Academic Engaged Time (AET) 


This outcome assesses the amount of time a student spends engaged in academic activities. In Walker et al. 

(1998) and Walker et al. (2009), academic engaged time (AET) was collected for each participant during 15-minute 
classroom observations according to procedures outlined in Stage 3 of the Systematic Screening for Behavior 
Disorders (SSBD) protocol. The SSBD is a nationally normed, multistage assessment approach developed by 
Walker and Severson (1990). 11 AET observations measured how often the child was (a) attending to the teacher, 

(b) making appropriate motor responses (e.g., following directions), (c) asking for assistance in an appropriate 
manner, (d) cooperating with others, and (e) being appropriately involved in teacher-assigned tasks and activities. A 
stopwatch was allowed to run as long as the child was academically engaged and stopped whenever he or she was 
not engaged during the observation period. The time on the stopwatch was divided by the amount of time observed 
and then multiplied by 100 to derive an AET percentage score (as cited in Walker et al., 1998). 
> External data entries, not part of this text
<file path="src/bgi_pkg.sv">
package bgi_pkg;

  localparam int AXIS1_MAX = 32;
  localparam int AXIS2_MAX = 32;
  localparam int AX_MAX    = (AXIS1_MAX > AXIS2_MAX) ? AXIS1_MAX : AXIS2_MAX;

  localparam int AX1_AW     = $clog2(AXIS1_MAX);
  localparam int AX2_AW     = $clog2(AXIS2_MAX);
  localparam int GRID_DEPTH = AXIS1_MAX * AXIS2_MAX;
  localparam int GRID_AW    = $clog2(GRID_DEPTH);
  localparam int KW         = $clog2(AX_MAX + 1);

  localparam int IDX_W   = 5;
  localparam int CNT_W   = 6;
  localparam int DATA_W  = 32;
  localparam int FRAC_W  = 17;
  localparam int OPER_W  = 33;
  localparam int PROD_W  = FRAC_W + 1 + OPER_W;
  localparam int SPLIT   = 25;
  localparam int ROW_W   = 50;
  localparam int ACC_W   = 66;
  localparam int STEP_W  = $clog2(FRAC_W);

  localparam logic CFG_AXIS1_COUNT = 1'b0;
  localparam logic CFG_AXIS2_COUNT = 1'b1;

  typedef enum logic [1:0] {
    REQ_AXIS1 = 2'd0,
    REQ_AXIS2 = 2'd1,
    REQ_GRID  = 2'd2,
    REQ_QUERY = 2'd3
  } req_e;

  typedef enum logic [2:0] {
    S_IDLE,
    S_SEARCH_START,
    S_SEARCH,
    S_DIVIDE,
    S_FETCH,
    S_BLEND,
    S_FINISH
  } state_e;

  typedef struct packed {
    logic mul_en;
    logic acc_en;
    logic clear;
    logic shift_hi;
  } mac_ctrl_t;

  function automatic logic [KW-1:0] clamp_count(logic [CNT_W-1:0] c, int mx);
    logic [KW-1:0] r;
    if (int'(c) < 2) begin
      r = KW'(2);
    end else if (int'(c) > mx) begin
      r = KW'(mx);
    end else begin
      r = KW'(c);
    end
    return r;
  endfunction

endpackage

</file>
<file path="src/bgi_div.sv">
module bgi_div
  import bgi_pkg::*;
(
  input  logic              clk_i,
  input  logic              rst_ni,
  input  logic              start_i,
  input  logic [DATA_W-1:0] num_i,
  input  logic [DATA_W-1:0] den_i,
  output logic              done_o,
  output logic [FRAC_W-1:0] quot_o
);

  logic              run_q, done_q;
  logic [STEP_W-1:0] step_q;
  logic [DATA_W+1:0] rem_q, rem_d, shifted;
  logic [DATA_W-1:0] den_q;
  logic [FRAC_W-1:0] quot_q, quot_d;
  logic              ge;

  // The numerator never exceeds the denominator, so the first quotient
  // bit is taken without a shift.
  always_comb begin
    shifted = (step_q == '0) ? rem_q : {rem_q[DATA_W:0], 1'b0};
    ge      = shifted >= {2'b00, den_q};
    rem_d   = ge ? (shifted - {2'b00, den_q}) : shifted;
    quot_d  = {quot_q[FRAC_W-2:0], ge};
  end

  always_ff @(posedge clk_i or negedge rst_ni) begin
    if (!rst_ni) begin
      run_q  <= 1'b0;
      done_q <= 1'b0;
      step_q <= '0;
    end else begin
      done_q <= 1'b0;
      if (start_i) begin
        run_q  <= 1'b1;
        step_q <= '0;
      end else if (run_q) begin
        if (step_q == STEP_W'(FRAC_W - 1)) begin
          run_q  <= 1'b0;
          done_q <= 1'b1;
        end
        step_q <= step_q + STEP_W'(1);
      end
    end
  end

  always_ff @(posedge clk_i) begin
    if (start_i) begin
      rem_q  <= {2'b00, num_i};
      den_q  <= den_i;
      quot_q <= '0;
    end else if (run_q) begin
      rem_q  <= rem_d;
      quot_q <= quot_d;
    end
  end

  assign done_o = done_q;
  assign quot_o = quot_q;

endmodule

</file>
<file path="config.mk">
export PLATFORM = sky130hd
export DESIGN_NAME = bgi_div
export DESIGN_NICKNAME = d
export VERILOG_FILES = /design/src/bgi_pkg.sv /design/src/bgi_div.sv
export SDC_FILE = /design/constraint.sdc
export NUM_CORES = 1
export LEC_CHECK = 0
export ABC_CLOCK_PERIOD_IN_PS = 5800
export BUFFER_PORTS_ARGS = -buffer_cell sky130_fd_sc_hd__buf_4
export CAP_MARGIN = 20
export CORE_MARGIN = 3
export CORE_UTILIZATION = 55
export DETAILED_ROUTE_END_ITERATION = 12
export GPL_ROUTABILITY_DRIVEN = 0
export PLACE_DENSITY = 0.77
export SLEW_MARGIN = 20
export SYNTH_ARGS = -nofsm -noshare
export SYNTH_HDL_FRONTEND = slang
export SYNTH_SLANG_ARGS = --single-unit
</file>
<file path="constraint.sdc">
create_clock -name clk_i -period 5.8 [get_ports clk_i]
set_input_delay 0.29 -clock clk_i [delete_from_list [all_inputs] [get_ports clk_i]]
set_output_delay 0.29 -clock clk_i [all_outputs]
set_load 0.01 [all_outputs]
</file>
### Word level (Yosys, flattened, before mapping)

Cells that the tools add are included.

| cells by class | value |
|---|---|
| reductions and logical operators | 2 |
| order comparisons | 1 |
| add/sub/neg operators | 2 |
| eq/ne operators | 1 |
| mux-type cells | 12 |
| divide/modulo/power cells | 0 |
| bitwise gates (word level) | 0 |
| shifts and indexed selects | 0 |
| multipliers | 0 |

Operator list:

| operator | count |
|---|---|
| 34-bit two-way mux | 2 |
| 32-bit two-way mux | 2 |
| 34-bit by 32-bit greater-or-equal comparator with 1-bit output | 1 |
| 34-bit by 32-bit subtractor with 34-bit output | 1 |
| 5-bit two-way mux | 2 |
| 1-bit two-way mux | 6 |
| 5-bit by 1-bit adder with 5-bit output, second input constant | 1 |
| 5-bit equality test, second input constant | 1 |
| 5-bit logical NOT | 1 |
| 2-bit nonzero test | 1 |

| storage, ports and cells | value |
|---|---|
| input port bits | 67 |
| bits in registers | 90 |
| latch bits | 0 |
| memory bits (writable) | 0 |
| memory bits (read-only) | 0 |
| memories kept | 0 |

### Longest topological paths before layout

Gate-level depths: netlist of run 1.

| logic depth | value |
|---|---|
| depth after elaboration | 6 |
| depth in mapped cells | 17 |
| mapped depth without buffers | 15 |

### Least setup slack after synthesis of run 1

Ideal clock, no wire load.

| timing | value |
|---|---|
| path type | reg2reg |
| start | reg step_q[0] |
| end | reg rem_q[0], data pin |
| stages on the path, launching flop included | 16 |
| path buffers | 2 |
| arrival | 3.785 ns |
| path slack | 1.755 ns |
| data required time | 5.540 ns |
| path through | dfrtp_1 -> inv_1 -> ha_1 -> nor4b_4 -> clkbuf_1 -> mux2_2 -> fa_1 -> nand3_1 -> a21oi_1 -> o31ai_1 -> o21ai_1 -> a41oi_2 -> o21a_2 -> buf_4 -> mux2i_1 -> mux2_2 |

| between the ends | value |
|---|---|
| longest elaborated chain between the ends | 6 |
| elaborated cells on any way between the ends | 7 |

Ends and longest elaborated chain:

| item | RTL line | source |
|---|---|---|
| from (decl) | bgi_div.sv:14 | `logic [STEP_W-1:0] step_q;` |
| from (signal assigned) | bgi_div.sv:44 | `step_q <= step_q + STEP_W'(1);` |
| 5-bit logical NOT * | bgi_div.sv:23 | `shifted = (step_q == '0) ? rem_q : {rem_q[DATA_W:0], 1'b0};` |
| 34-bit two-way mux * | bgi_div.sv:23 |  |
| 34-bit by 32-bit subtractor with 34-bit output or 34-bit by 32-bit greater-or-equal comparator with 1-bit output (tied branches) | bgi_div.sv:25, bgi_div.sv:24 |  |
| 34-bit two-way mux * | bgi_div.sv:25 | `rem_d = ge ? (shifted - {2'b00, den_q}) : shifted;` |
| 32-bit two-way mux * | bgi_div.sv:54 | `end else if (run_q) begin` |
| 32-bit two-way mux * | bgi_div.sv:50 | `if (start_i) begin` |
| to (signal assigned) | bgi_div.sv:51 | `rem_q <= {2'b00, num_i};` |
| to (signal assigned) | bgi_div.sv:55 | `rem_q <= rem_d;` |
| to (decl) | bgi_div.sv:15 | `logic [DATA_W+1:0] rem_q, rem_d, shifted;` |

Every way passes the cells marked *; elsewhere a longest branch is shown, timed or not. The select of a mux whose other input is x is not followed.
A chain may end at the register's enable or synchronous reset.

### Worst setup path in the final report of run 1

| timing | value |
|---|---|
| start | reg step_q[0] |
| end | reg rem_q[2], data pin |

Same word-level chain as after synthesis.

==> run metrics, run 1 <==
CP Depth 15; final period demand of the worst path 4.76 ns; Residual DRC 0; combinational power share approximately 61%; Startpoint Class flip-flop; Max transition margin 37.6%; status complete, no violations; CP arrival a little under 5 ns; FF-to-FF Start step_q[0]; Mapped Area 6050 µm²; count of final hold-check violations 0; RSZ-0062 raised after global routing false; PwrDens 525 nW/µm²; Max clock buf depth 2; asr flop ratio synth 7.78%; fin. max-slew vios 0; fillcell total between 800 and 900; f_max 210 MHz; Core ar. 10500 µm²; delay-heaviest family, CP compound AO/OA/AOI/OAI gates; CP bufs+invs 3; R2R Path End rem_q[2]; Net Sw Power 1.58 mW; FF+latch count, synth 90; Worst path slowest cell o21ai_2; Min Hold Slack roughly 0.067 ns; ANT cells 0; hold wc startpoint den_i[31]; global-route usage over all layers between 20% and 30%; Worst Skew ~0.016 ns; number of vias per cell approximately 5.9; Net Sw Frac 43.3%; DP HPWL 10.1 mm; clk slew on worst S/H paths ~0.11 ns; worst-path cell chain inv_1 > ha_1 > nor4b_4 > buf_4 > mux2_2 > ha_1 > nand4_1 > a21oi_1 > o31ai_1 > o21ai_1 > a41oi_2 > o21ai_2 > buf_12 > mux2i_1 > o21ai_0; vias in the first global route 4945; Post-synth EDFFs 64; drt pass-1 iters 5; Post-CTS Setup Repair Bufs 0; Leakage Power 3.17 nW; # rows 37; Seq pwr share a little over a quarter; final setup violation count 0; CTS H-Tree Depth 3; DIE AREA 12300 µm²; crit-path max FO 34; Internal Power 2.07 mW; area of the multi-input gates ~3300 µm²; clock network fraction of total power 12.8%; final instance area around 7000 µm²; final antenna-violating net count 0; IO Pins 85; Starting Density 57.5%; CP most frequent cell ha_1; Synth cell types 66; TNS Setup 0 ns; WP data required slightly below 6 ns; largest net degree at the start of global routing 90; die height 111 µm; syn avg cell area 9.55 µm²; # clock sinks 90; first-pass GRT wire length 23.8 mm; r2r worst-path depth 15; CTS tree done; hold-critical path depth 1; Worst-Skew Late Latency 0.39 ns; worst hold path class input port to flip-flop; Setup Crit Path Kind flip-flop to flip-flop; Max IR drop VDD 0.000334 V; fin crit share 82.0%; Layout Nets 801; Setup crit end kind flip-flop; routed via count 4944; wire per inst between 15 and 20 µm; Synth warnings 0; Sequential cell area 2480 µm²; Mapped Cells 633; Die X 111 µm; R2R setup slack 1.04 ns; initial antenna violation count 0; ys flop type edfxtp_1; final wirelength roughly 14 mm; crit path from step_q[0]; 1st-iter DRT viols 291; sequential share of the synthesized area 41.0%; syn nets about 740; CTS Buf Count 9; area of placed instances 6750 µm²; IO buf count 84; Max Cap Viol 0; share of cells above drive strength 1 21.3%; worst stage delay on the critical path approximately 0.76 ns; grt total ovfl 0; Critical Path End rem_q[2]; Slew @ Worst Pin 0.935 ns; Synth-to-Final Area Change 15.3%; Root Buffer Master clkbuf_8
==> power groups by stage <==
stage | clock network, mW | logic, mW | registers, mW
finish | 0.469 | 2.22 | 0.972
global route | 0.513 | 2.45 | 0.988
floorplan | 0 | 1.74 | 0.945
detailed placement | 0 | 2.17 | 0.983
CTS | 0.484 | 2.18 | 0.970
global placement | 0 | 2.12 | 0.973
==> how the worst min path moves through the flow <==
stage / slack, ns / end
after global routing: 0.04 / den_q[22]
final: 0.07 / den_q[31]
after floorplan: -0.006 / done_o
after CTS: 0.05 / den_q[31]
after global placement: 0.10 / done_o
after detailed placement: 0.11 / step_q[2]
==> per-layer routing <==
layer | wire (µm) | global-route usage [%] | share of wire (%)
met4 | 181 | 5.09 | 1.3
met3 | 915 | 6.22 | 6.5
met2 | 6590 | 37.6 | 47
met1 | 6290 | 31.6 | 45
met5 | 0 | 0 | 0
==> cells in the mapped netlist (3+ instances only) <==
cell type  count  share of area, %
o31ai_1        3              0.37
o21ai_0       27               2.2
xnor2_1       21               3.0
nand4_1       10               1.0
nor2_1        48               3.0
a211oi_1       5              0.62
a21o_1        25               3.1
inv_1         39               2.4
buf_4          3              0.37
a31oi_1       10               1.0
mux2_2        34               6.3
a21oi_1       42               3.5
xor2_1        11               1.6
clkbuf_1      23               1.4
dfxtp_1       19               6.3
edfxtp_1      64                32
nor2b_1        3              0.31
a31o_2         3              0.43
o21a_1         4              0.50
ha_1          34               7.0
nand2_1       70               4.3
mux2i_1       25               4.1
and3_1         7              0.72
and2_1         5              0.52
nand3_1       20               1.7
o211ai_1      14               1.7
buf_2          4              0.33
o21bai_1       5              0.62
dfrtp_1        7               2.9
buf_1          4              0.25
==> state kept, by name (all words and copies together), names as in the netlist <==
signal and flops:
rem_q 34, done_o 1, step_q 5, quot_o 17, run_q 1, den_q 32
==> layout by cell type, fill, tap and decap left out, types with 3 or more instances in the layout <==
cell and n:
buf_4 88, nand2_1 70, edfxtp_1 64, nor2_1 48, a21oi_1 42, inv_1 39, mux2_2 34, ha_1 34
o21ai_0 27, a21o_1 25, mux2i_1 25, xnor2_1 21, nand3_1 20, dfxtp_1 19, o211ai_1 14, xor2_1 11
nand4_1 10, a31oi_1 10, clkbuf_8 9, and3_1 7, dfrtp_1 7, and2_1 5, a211oi_1 5, o21bai_1 5
o21a_1 4, o31ai_1 3, nor2b_1 3, a31o_2 3, inv_8 3
==> cells by family after synthesis <==
family	share of synthesized area, %
xor gates and xnor gates	4.63
DFF	41.0
muxes	10.5
AOI/OAI and AO/OA	17.6
adders and majority gates	7.37
buffers and inverters	4.94
and+or+nand+nor	14.0
==> final cells by class <==
class                      count  area share, %
clock inverter                 7           1.29
inverter                      40           2.15
clock buffer                   9           1.78
multi-input combinational    468           46.9
tap                          136           2.44
sequential                    90           35.5
timing repair buffer          90           9.90
==> through the flow <==
step	power [mW]	utilization [%]	worst slack, ns	instances
2_1_floorplan	2.68	-	1.75	633
4_1_cts	3.64	66.4	1.11	840
3_3_place_gp	3.09	64.2	1.30	823
6_report	3.66	66.4	1.04	840
3_5_place_dp	3.15	64.2	1.10	823
5_1_grt	3.95	66.4	0.712	840
==> timing repair <==
item | in CTS | in global routing
hold endpoints to repair | 7 | 0
hold buffers | 1 | 0
gates resized for setup | 0 | 0
Note: power is estimated with default switching activity, not from simulation.
==> run 2, diff against run 1 <==
--- a/config.mk
+++ b/config.mk
@@ -5,14 +5,15 @@
 export SDC_FILE = /design/constraint.sdc
 export NUM_CORES = 1
 export LEC_CHECK = 0
-export ABC_CLOCK_PERIOD_IN_PS = 5800
+export ABC_AREA = 1
+export ABC_CLOCK_PERIOD_IN_PS = 4900
 export BUFFER_PORTS_ARGS = -buffer_cell sky130_fd_sc_hd__buf_4
 export CAP_MARGIN = 20
 export CORE_MARGIN = 3
 export CORE_UTILIZATION = 55
 export DETAILED_ROUTE_END_ITERATION = 12
 export GPL_ROUTABILITY_DRIVEN = 0
-export PLACE_DENSITY = 0.77
+export PLACE_DENSITY = 0.76
 export SLEW_MARGIN = 20
 export SYNTH_ARGS = -nofsm -noshare
 export SYNTH_HDL_FRONTEND = slang
==> constraint.sdc (replaced) <==
create_clock -name clk_i -period 4.9 [get_ports clk_i]
set_input_delay 0.245 -clock clk_i [delete_from_list [all_inputs] [get_ports clk_i]]
set_output_delay 0.245 -clock clk_i [all_outputs]
set_load 0.01 [all_outputs]
==> run 2 against run 1 <==
Net effect: critical path depth is 5 higher; hold slack worse by 0.017 ns; final area grew 11%; sequential power grew 16%; sequential share of layout area decreased by 3.5 points; count of clock-buffer cells in the layout unchanged; via count grew 27%; die area up 9.7%; wire length is 14% higher; clock power up 51%; first-iteration DRC count grew 40%; non-clock buffer count increased by 2; critical path type unchanged; highest routed layer unchanged.
==> run metrics, run 2 <==
status complete, no violations; Die X 116 µm (+4.7%); # clock sinks 90 (unchanged); Leakage Power 4.01 nW (+26%); Core ar. 11600 µm² (+11%); Starting Density 57.4% (-0.15 points); 1st-iter DRT viols 406 (+40%); largest net degree at the start of global routing 67 (-26%); syn nets 1071 (+46%); Startpoint Class flip-flop; dpl ws 0.799 ns (-0.303 ns); CP arrival 4.23 ns (-0.64 ns); CTS Buf Count 9 (unchanged); final wirelength 16.0 mm (+14%); Layout Nets 1144 (+43%); worst hold path class input port to flip-flop; Max transition margin 51.1% (+13 points); wire per inst 13.4 µm (-19%); die height 116 µm (+4.7%); Post-synth EDFFs 64 (unchanged); asr flop ratio synth 7.78% (unchanged); Setup Crit Path Kind flip-flop to flip-flop; IO buf count 84 (unchanged); max FFs per register 34 (unchanged); DP HPWL 11.8 mm (+16%); Sequential cell area 2480 µm² (unchanged); Worst path slowest cell nand3_2; PwrDens 579 nW/µm² (+10%); most frequent cells in the layout 316 x nand2_1, 179 x inv_1, 89 x buf_4, 64 x edfxtp_1, 62 x nand3_1; area of the multi-input gates 3360 µm² (+2.8%); synth top area cells edfxtp_1 29%, nand2_1 18%, inv_1 10%; Max Cap Viol 0 (unchanged); IO Pins 85 (unchanged); Mapped Cells 969 (+53%); Max clock buf depth 2 (unchanged); Synth-to-Final Area Change 16.1%; fin. max-slew vios 0 (unchanged); Max IR drop VDD 0.000339 V (+1.7%); fin crit share 83.9% (+1.9 points); fillcell total 1049 (+25%); routed via count 6300 (+27%); TNS Setup 0 ns (unchanged); count of final hold-check violations 0 (unchanged); Setup crit end kind flip-flop; number of vias per cell 5.29 (-10%); final period demand of the worst path 4.11 ns (-0.647 ns); Post-CTS Setup Repair Bufs 0 (unchanged); sequential share of the synthesized area 37.2% (-3.8 points); CTS H-Tree Depth 3 (unchanged); most instantiated library cell after synthesis nand2_1; worst-path cell chain inv_1 > ha_1 > nand3_2 > nand2_1 > o21ai_0 > fa_1 > nand3_1 > nand2_1 > nand2_1 > nand2_1 > nand2_1 > nand2_1 > nand2_1 > nand2_1 > nand2_1 > nand3_4 > nand2_1 > nand2_1 > nand2_1 > nand2_1; Synth warnings 0 (unchanged); RSZ-0062 raised after global routing false; final antenna-violating net count 0 (unchanged); vias in the first global route 5918 (+20%); FF+latch count, synth 90 (unchanged); most common cell after layout, fill and taps aside nand2_1; crit-path max FO 35 (+2.9%); Biggest register rem_q; grt total ovfl 0 (unchanged); DIE AREA 13500 µm² (+9.7%); ANT cells 0 (unchanged); most common library cells after synthesis 316 x nand2_1, 179 x inv_1, 64 x edfxtp_1; global-route usage over all layers 24.9% (+1.6 points); share of cells above drive strength 1 11.1% (-10 points); Worst Skew 0.0135 ns (-0.00244 ns); ys flop type edfxtp_1; smallest setup slack after layout 0.790 ns (-0.253 ns); Worst-Skew Late Latency 0.37 ns (-0.02 ns); CTS tree done; Synth cell types 35 (-47%); Slew @ Worst Pin 0.733 ns (-0.202 ns); CP most frequent cell nand2_1; Residual DRC 0 (unchanged); first-pass GRT wire length 26.8 mm (+13%); Mapped Area 6670 µm² (+10%); WP data required 5.02 ns (-0.89 ns); Root Buffer Master clkbuf_16; largest area contributor in the netlist edfxtp_1; initial antenna violation count 0 (unchanged); f_max 243 MHz (+16%); area share of the largest cell type after synthesis 28.8% (-2.9 points); # rows 39 (+5.4%); clk slew on worst S/H paths 0.08 ns (-0.03 ns); drt pass-1 iters 5 (unchanged); syn avg cell area 6.88 µm² (-28%); final setup violation count 0 (unchanged); worst stage delay on the critical path 0.53 ns (-0.23 ns)
-- run 2: changes by cell type in the layout (fill, tap and decap cells not counted), sizes merged, moves of 22 or more --
cell	change
mux2i	-25
a21o	-23
inv	+137
nand2	+248
nand4	+30
o21ai	+22
nand3	+45
mux2	-33
-- run 2: repair_timing --
item / in CTS / in global routing
endpoints found under the setup margin: 0 / 0
hold buffers: 1 / 0
resized for setup: 0 / 0
endpoints found under the hold margin: 7 / 0
-- run 2: logic make-up (layout without fill, tap and decap cells) --
group / count (synthesis) / in the layout / share of synthesized area, %
flops: 90 / 90 / 37.2
simple gates: 496 / 496 / 31.8
fa+ha+maj: 35 / 35 / 6.68
buf+inv: 211 / 289 / 12.4
xor+xnor: 19 / 19 / 2.50
compound gates: 117 / 117 / 9.33
mux: 1 / 1 / 0.169
-- run 2: power breakdown --
group,total (mW),internal [mW],switching (mW)
combinational,2.64,0.956,1.69
clock,0.709,0.364,0.345
sequential,1.13,1.04,0.0867
total,4.48,2.36,2.12
-- run 2: area by class of cell --
type                    count  area share (%)
inverters                 181            8.78
multi-input cells         668            43.5
clock inverters             7            1.12
repair buffers             92            9.38
clock buffers               9            2.91
flip-flops and latches     90            32.0
well taps                 143            2.31
-- run 2: worst paths after layout --
path	from	end	slack (ns)	depth (start not counted)
max	step_q[1]	rem_q[30]	0.79	20
min	den_i[9]	den_q[9]	0.05	1
max reg2reg	step_q[1]	rem_q[30]	0.79	20
min reg2reg	quot_o[16]	quot_o[16]	0.47	2
max in group asynchronous	rst_ni	step_q[4]	4.57	2
min in group asynchronous	rst_ni	run_q	0.22	2
-- run 2: through the flow --
step	area [µm²]	std cells	hold WS, ns	power (mW)	util, %
4_1_cts	7710	1189	0.0429	4.48	66.4
3_3_place_gp	7390	1172	0.0616	3.70	63.6
2_1_floorplan	6670	969	-0.0506	3.19	-
6_report	7730	1190	0.0496	4.48	66.6
5_1_grt	7730	1190	0.0398	4.94	66.6
3_5_place_dp	7390	1172	0.0613	3.74	63.6
-- run 2: layer usage --
| metal | vias to the layer above | wire length, µm | track usage (%) |
|---|---|---|---|
| li1 | 3261 | - | - |
| met4 | 0 | 361 | 8.04 |
| met5 | - | 0 | 0 |
| met3 | 31 | 1070 | 6.68 |
| met2 | 189 | 7270 | 40.9 |
| met1 | 2819 | 7290 | 32.0 |
-- run 2: worst max-delay path, delay by kind of cell, from the launching register on --
family	cells	cell delay (ns)
AND/OR/NAND/NOR	16	2.40
adder cells (fa/ha/maj)	2	0.75
flip-flops	1	0.40
AO/OA/AOI/OAI	1	0.20
buffers and inverters	1	0.10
Child Behavior Checklist Teacher Report 
Forms (CBCL-TRF): Aggression Subscale 


The Child Behavior Checklist (CBCL) is a nationally normed measure, developed by Achenbach (1991). 12 The 
Teacher Report Form (TRF), in conjunction with the CBCL, is one component of the Achenbach System of 
Empirically Based Assessment (ASEBA). The Aggression Subscale consists of 33 items on which teachers can 
rate a child’s aggressive problem behaviors (as cited in Walker et al., 1998). 


Early Screening Project (ESP): Adaptive 
Behavior Subscale 


This is a multi-method screening procedure that integrates teacher ratings and behavioral observations. It was 
designed by Walker, Severson, and Feil (1995) 13 and is described as a downward extension and adaptation of 
the SSBD. This subscale consists of eight items that measure teachers’ ratings of adaptive behaviors (as cited 
in Walker et at, 1998). 


Early Screening Project (ESP): 
Maladaptive Behavior Subscale 


This is a multi-method screening procedure that integrates teacher ratings and behavioral observations. It was 
designed by Walker et al. (1995) 13 and is described as a downward extension and adaptation of the SSBD. 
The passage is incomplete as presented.